Re: Table 310.15(B)(6)

Table 310.15(B)(6) is indeed an ampacity table under the parameters given. You may load the conductors up to their maximum ampacity listed with impunity. It doesn't matter whether you use the "standard" or "optional" calculations and size the service a tight as you wish. Even if the service entrance conductors are overloaded for a period of time, the residential load profile is such that a high amount of overload will not be sustained that could damage the conductors.

This table is the result of a study done by a group with the cooperation of EEI, which was a part of that study. It was derived from actual demand figures from electric utilities across the country and the reason 120/208 V, 1? was not included is the dearth of services of that voltage configuration at the time.

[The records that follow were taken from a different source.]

File: src/rtl/uart_pkg.sv
// Shared types and constants for the UART transmitter slice.
package uart_pkg;

   typedef enum logic [2:0] {StIdle, StStart, StData, StParity, StStop} state_e;

   localparam int unsigned DATA_MIN   = 5;
   localparam int unsigned DATA_MAX   = 8;
   localparam int unsigned MIN_PERIOD = 2;
   localparam int unsigned PERIOD_W   = 14;

   // XOR of the first 'size' data bits, inverted for odd parity.
   function automatic logic calc_parity(logic [7:0] data, logic [3:0] size, logic odd);
      logic p;
      p = odd;
      for (int i = 0; i < 8; i++) begin
         if (i < int'(size)) p = p ^ data[i];
      end
      return p;
   endfunction

endpackage

File: src/rtl/tx_bit_timer.sv
// Bit-period counter: pulses bit_tick_o on the cycle the count reaches limit_i.
module tx_bit_timer
   import uart_pkg::*;
(
   input  logic                clk,
   input  logic                rst,
   input  logic                clr_i,
   input  logic                en_i,
   input  logic [PERIOD_W-1:0] limit_i,
   output logic                bit_tick_o
);

   logic [PERIOD_W-1:0] cnt_q, cnt_d;

   assign bit_tick_o = en_i && (cnt_q == limit_i);

   always_comb begin
      cnt_d = cnt_q;
      if (clr_i) begin
         cnt_d = '0;
      end else if (en_i) begin
         cnt_d = bit_tick_o ? '0 : cnt_q + 14'd1;
      end
   end

   always_ff @(posedge clk) begin
      if (rst) cnt_q <= '0;
      else     cnt_q <= cnt_d;
   end

endmodule

File: src/rtl/uart_transmitter.sv
// UART frame transmitter: start, 5..8 data bits LSB first, optional parity, one stop bit.
module uart_transmitter
   import uart_pkg::*;
(
   input  logic                clk,
   input  logic                rst,
   input  logic                tx_start,
   input  logic [7:0]          tx_data,
   input  logic [PERIOD_W-1:0] bit_period,
   input  logic [3:0]          data_size,
   input  logic                parity_en,
   input  logic                parity_odd,
   output logic                tx_out,
   output logic                tx_busy,
   output logic                tx_done
);

   state_e              state_q, state_d;
   logic [7:0]          data_q, data_d;
   logic [PERIOD_W-1:0] period_q, period_d;
   logic [3:0]          size_q, size_d;
   logic                par_en_q, par_en_d;
   logic                par_odd_q, par_odd_d;
   logic [2:0]          bit_idx_q, bit_idx_d;
   logic                tx_out_q, tx_out_d;
   logic                tx_done_q, tx_done_d;

   logic                bit_tick;
   logic                last_bit;
   logic [PERIOD_W-1:0] tick_limit;

   // Stop lasts one clock short; the tx_done idle cycle completes the stop bit.
   assign tick_limit = (state_q == StStop) ? period_q - 14'd2 : period_q - 14'd1;
   assign last_bit   = (bit_idx_q == 3'(size_q - 4'd1));

   tx_bit_timer u_timer (
      .clk        (clk),
      .rst        (rst),
      .clr_i      (state_q == StIdle),
      .en_i       (state_q != StIdle),
      .limit_i    (tick_limit),
      .bit_tick_o (bit_tick)
   );

   always_ff @(posedge clk) begin
      if (rst) begin
         state_q   <= StIdle;
         data_q    <= '0;
         period_q  <= 14'(MIN_PERIOD);
         size_q    <= 4'(DATA_MAX);
         par_en_q  <= 1'b0;
         par_odd_q <= 1'b0;
         bit_idx_q <= '0;
         tx_out_q  <= 1'b1;
         tx_done_q <= 1'b0;
      end else begin
         state_q   <= state_d;
         data_q    <= data_d;
         period_q  <= period_d;
         size_q    <= size_d;
         par_en_q  <= par_en_d;
         par_odd_q <= par_odd_d;
         bit_idx_q <= bit_idx_d;
         tx_out_q  <= tx_out_d;
         tx_done_q <= tx_done_d;
      end
   end

   always_comb begin
      state_d   = state_q;
      data_d    = data_q;
      period_d  = period_q;
      size_d    = size_q;
      par_en_d  = par_en_q;
      par_odd_d = par_odd_q;
      bit_idx_d = bit_idx_q;
      case (state_q)
         StIdle: begin
            if (tx_start) begin
               state_d   = StStart;
               data_d    = tx_data;
               period_d  = (bit_period < 14'(MIN_PERIOD)) ? 14'(MIN_PERIOD) : bit_period;
               size_d    = (data_size < 4'(DATA_MIN) || data_size > 4'(DATA_MAX)) ?
                           4'(DATA_MAX) : data_size;
               par_en_d  = parity_en;
               par_odd_d = parity_odd;
               bit_idx_d = '0;
            end
         end
         StStart: begin
            if (bit_tick) begin
               state_d   = StData;
               bit_idx_d = '0;
            end
         end
         StData: begin
            if (bit_tick) begin
               if (last_bit) state_d = par_en_q ? StParity : StStop;
               else          bit_idx_d = bit_idx_q + 3'd1;
            end
         end
         StParity: if (bit_tick) state_d = StStop;
         StStop:   if (bit_tick) state_d = StIdle;
         default:  state_d = StIdle;
      endcase
   end

   always_comb begin
      tx_done_d = (state_q == StStop) && bit_tick;
      case (state_d)
         StStart:  tx_out_d = 1'b0;
         StData:   tx_out_d = data_q[bit_idx_d];
         StParity: tx_out_d = calc_parity(data_q, size_q, par_odd_q);
         default:  tx_out_d = 1'b1;
      endcase
   end

   assign tx_out  = tx_out_q;
   assign tx_done = tx_done_q;
   assign tx_busy = (state_q != StIdle);

endmodule

File: config.mk
export PLATFORM = sky130hd
export DESIGN_NAME = uart_transmitter
export DESIGN_NICKNAME = d
export VERILOG_FILES = /design/src/rtl/uart_pkg.sv /design/src/rtl/tx_bit_timer.sv /design/src/rtl/uart_transmitter.sv
export SDC_FILE = /design/constraint.sdc
export NUM_CORES = 1
export LEC_CHECK = 0
export CORE_MARGIN = 2
export CORE_UTILIZATION = 55
export CTS_CLUSTER_SIZE = 30
export DETAILED_ROUTE_END_ITERATION = 8
export MAX_ROUTING_LAYER = met4
export PLACE_DENSITY = 0.75
export SETUP_SLACK_MARGIN = 0.02
export SLEW_MARGIN = 20
export SYNTH_ARGS = -nofsm -noshare
export SYNTH_HDL_FRONTEND = slang
export SYNTH_SLANG_ARGS = --single-unit
File: constraint.sdc
create_clock -name clk -period 4 [get_ports clk]
set_input_delay 0.8 -clock clk [delete_from_list [all_inputs] [get_ports clk]]
set_output_delay 0.8 -clock clk [all_outputs]
set_load 0.01 [all_outputs]
==> flow_metrics.env, run 1 <==
export IMPL_clock_sinks=50
export IMPL_start_util_pct=57.5
export IMPL_fin_util_pct=67.3
export IMPL_worstMarginPinSlew_ns=0.743
export IMPL_layout_cells_non_filler=508
export IMPL_nets=473
export IMPL_area_delta_synth_final_pct=17.1
export IMPL_cts_resized=0
export IMPL_synth_nets=442
export IMPL_p_per_area_nw_per_um2=330
export IMPL_synth_most_common_cell="nand2_1"
export IMPL_num_fill_cells=490
export IMPL_grt_usage_pct=25.6
export IMPL_synth_seq_cells=50
export IMPL_crit_arrival_ns=3.95
export IMPL_synthFlopType="dfxtp_1"
export IMPL_vdd_drop_max_mv=0.219
export IMPL_clk_pin_slew_ns=0.10
export IMPL_placed_area_um2=3580
export IMPL_synth_top_cells_by_count="nand2_1 (68), dfxtp_1 (50), nor2_1 (37)"
export IMPL_avgSynthCellArea_um2=7.89
export IMPL_vias_per_cell=5.86
export IMPL_clock_fmax_ghz=0.266
export IMPL_setup_violations=0
export IMPL_synth_edf_count=0
export IMPL_place_gp_congestion=1.00
export IMPL_cpPeakStageDelay_ns=0.64
export IMPL_synth_cell_types=63
export IMPL_syn_inst=404
export IMPL_fin_crit_sh_pct=93.9
export IMPL_yosys_warnings=0
export IMPL_worstPathMaxFanout=10
export IMPL_cts_max_path_buffers=2
export IMPL_hold_viol=0
export IMPL_cts_buffers=5
export IMPL_setup_slack_ns=0.244
export IMPL_final_cell_area_um2=3730
export IMPL_critical_path_class="flip-flop to flip-flop"
export IMPL_synth_top_area_share_pct=31.4
export IMPL_grt_pass1_wl_mm=12.6
export IMPL_drtIter0Drc=194
export IMPL_root_buffer="clkbuf_8"
export IMPL_die_area_um2=6420
export IMPL_htree_levels=2
export IMPL_grt_max_degree=38
export IMPL_cp_required_ns=4.19
export IMPL_drive_gt1_share_pct=7.34
export IMPL_critical_path_cell_chain="inv_1 > ha_1 > or4b_2 > o211ai_1 > nor4b_1 > o2111ai_2 > nor4_4 > buf_4 > nand3_1 > o41ai_1 > and3_1 > o31ai_2"
export IMPL_seqCellArea_um2=1000
export IMPL_rsz0062_at_grt="false"
export IMPL_port_buffers=33
export IMPL_cts_tree="built"
export IMPL_multi_input_area_um2=2060
export IMPL_cp_start_kind="flip-flop"
export IMPL_antenna_cells=0
export IMPL_yosysTopAreaCell="dfxtp_1"
export IMPL_cts_setup_buffers=0
export IMPL_dpl_worst_slack_ns=0.217
export IMPL_cts_hold_buffers=0
export IMPL_finalMaxSlewViolations=0
export IMPL_outcome="completed"
export IMPL_yosys_top_cells_area="dfxtp_1 (31%), nand2_1 (8.0%), a21oi_1 (5.7%)"
export IMPL_dpl_hpwl_mm=5.69
export IMPL_drcViolationCount=0
export IMPL_cp_end_kind="flip-flop"
export IMPL_via_count=2976
export IMPL_die_h_um=80.1
export IMPL_core_area_um2=5540
export IMPL_row_count=27
export IMPL_async_flop_share_pct=0
export IMPL_grt_overflow_total=0
export IMPL_hold_class="flip-flop to flip-flop"
export IMPL_die_w_um=80.1
export IMPL_syn_area_um2=3190
export IMPL_detail_route_wl_per_cell_um=15.2
export IMPL_antenna_found_initial=0
export IMPL_maxSlewHeadroom_pct=49.8
export IMPL_min_period_ns=3.76
export IMPL_ioPinCount=34
export IMPL_finClkSkew_ns=0.00751
export IMPL_clkLatencyLatePin_ns=0.30
export IMPL_ys_seq_area_share_pct=31.4
export IMPL_place_inst=499
export IMPL_ant_nets=0
export IMPL_cap_violations=0
export IMPL_leakage_nw=1.41
export IMPL_grt_pass1_vias=2660
export IMPL_setup_tns_ns=0
export IMPL_postRouteWirelength_mm=7.74
export IMPL_first_pass_iters=4
export IMPL_crit_slowest_cell="o41ai_1"
## cells in the final DEF (no fill, tap or decap), types with 3 or more instances in the layout
| cell type | n |
|---|---|
| o21ai_0 | 11 |
| and2_1 | 3 |
| nor2_1 | 37 |
| o22ai_1 | 5 |
| a21oi_1 | 36 |
| a211oi_1 | 5 |
| nor3_1 | 10 |
| and4_1 | 4 |
| a31oi_1 | 3 |
| nand2b_1 | 9 |
| mux2i_1 | 8 |
| inv_1 | 12 |
| clkdlybuf4s50_1 | 33 |
| o211ai_1 | 4 |
| nand3_1 | 13 |
| dfxtp_1 | 50 |
| and3_1 | 7 |
| xnor2_1 | 19 |
| clkbuf_8 | 6 |
| nor4_1 | 5 |
| nand2_1 | 68 |
| xor2_1 | 13 |
| nor2b_1 | 11 |
| ha_1 | 7 |
| buf_4 | 8 |
## critical path: cells and delay by family (launching register included)
family	cells	cell delay, ns
AOI/OAI and AO/OA	4	1.05
adders and majority gates	1	0.31
and+or+nand+nor	5	1.55
buffers and inverters	2	0.30
DFF	1	0.42
## registers in the layout, summed over array words and instances (netlist names)
signal,count
bit_idx_q,3
data_q,8
par_en_q,1
par_odd_q,1
period_q,14
size_q,4
state_q,3
tx_done,1
tx_out,1
u_timer.cnt_q,14
## power breakdown
group | internal, mW | switching (mW)
clock | 0.267 | 0.174
sequential | 0.518 | 0.0283
combinational | 0.114 | 0.129
total | 0.899 | 0.331
## through the flow
stage | power, mW | hold slack [ns]
detailed placement | 0.795 | 0.463
global placement | 0.792 | 0.458
finish | 1.23 | 0.472
global route | 1.28 | 0.506
floorplan | 0.712 | 0.446
CTS | 1.23 | 0.476
## layer usage
metal	vias up	track usage [%]	share of wire [%]
met5	-	-	0
met4	0	7.63	1.5
met3	11	2.92	5.8
met2	108	36.9	44
met1	1366	37.5	49
li1	1491	-	-
## cell families (layout without fill, tap and decap cells)
| logic type | Yosys count | in the layout | share of synthesized area, % |
|---|---|---|---|
| AOI/OAI and AO/OA | 90 | 90 | 20.0 |
| DFF | 50 | 50 | 31.4 |
| buffers and inverters | 29 | 61 | 3.89 |
| adders and majority gates | 7 | 7 | 2.75 |
| xor gates and xnor gates | 32 | 32 | 8.80 |
| muxes | 10 | 10 | 3.34 |
| and+or+nand+nor | 186 | 186 | 29.8 |
## cell type report
cell class,instances,share of cell area [%]
multi-input cells,325,55.2
clock buffers,6,2.21
clock inverters,2,1.61
flip-flops and latches,50,26.8
inverters,12,1.21
repair buffers,41,10.5
well taps,72,2.42
## final timing paths
path,start,cells after the start,slack [ns],end
max reg2reg,period_q[1],12,0.24,tx_out
min reg2reg,par_odd_q,2,0.47,par_odd_q
max,period_q[1],12,0.24,tx_out
min,par_odd_q,2,0.47,par_odd_q
(Power assumes the default switching activity.)
==> inputs of run 2 (changes only) <==
Settings changed: SLEW_MARGIN 20 to 5.
==> results of run 2 <==
The final DEF is identical to that of run 1; final timing and power are the same.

For what it is worth, most residential services are oversized to impress the customer and/or to have increased circuit capacity. It is seldom that a home with heat other than electric needs more than a 100 ampere service or a total electric home needs more than a 200 ampere service. It is typical for most new homes around here to have a 200 ampere service because the additional cost is marginal. Also, most larger homes will have 2 - 200 ampere services (400 total) so they can have 60 to 80 circuits.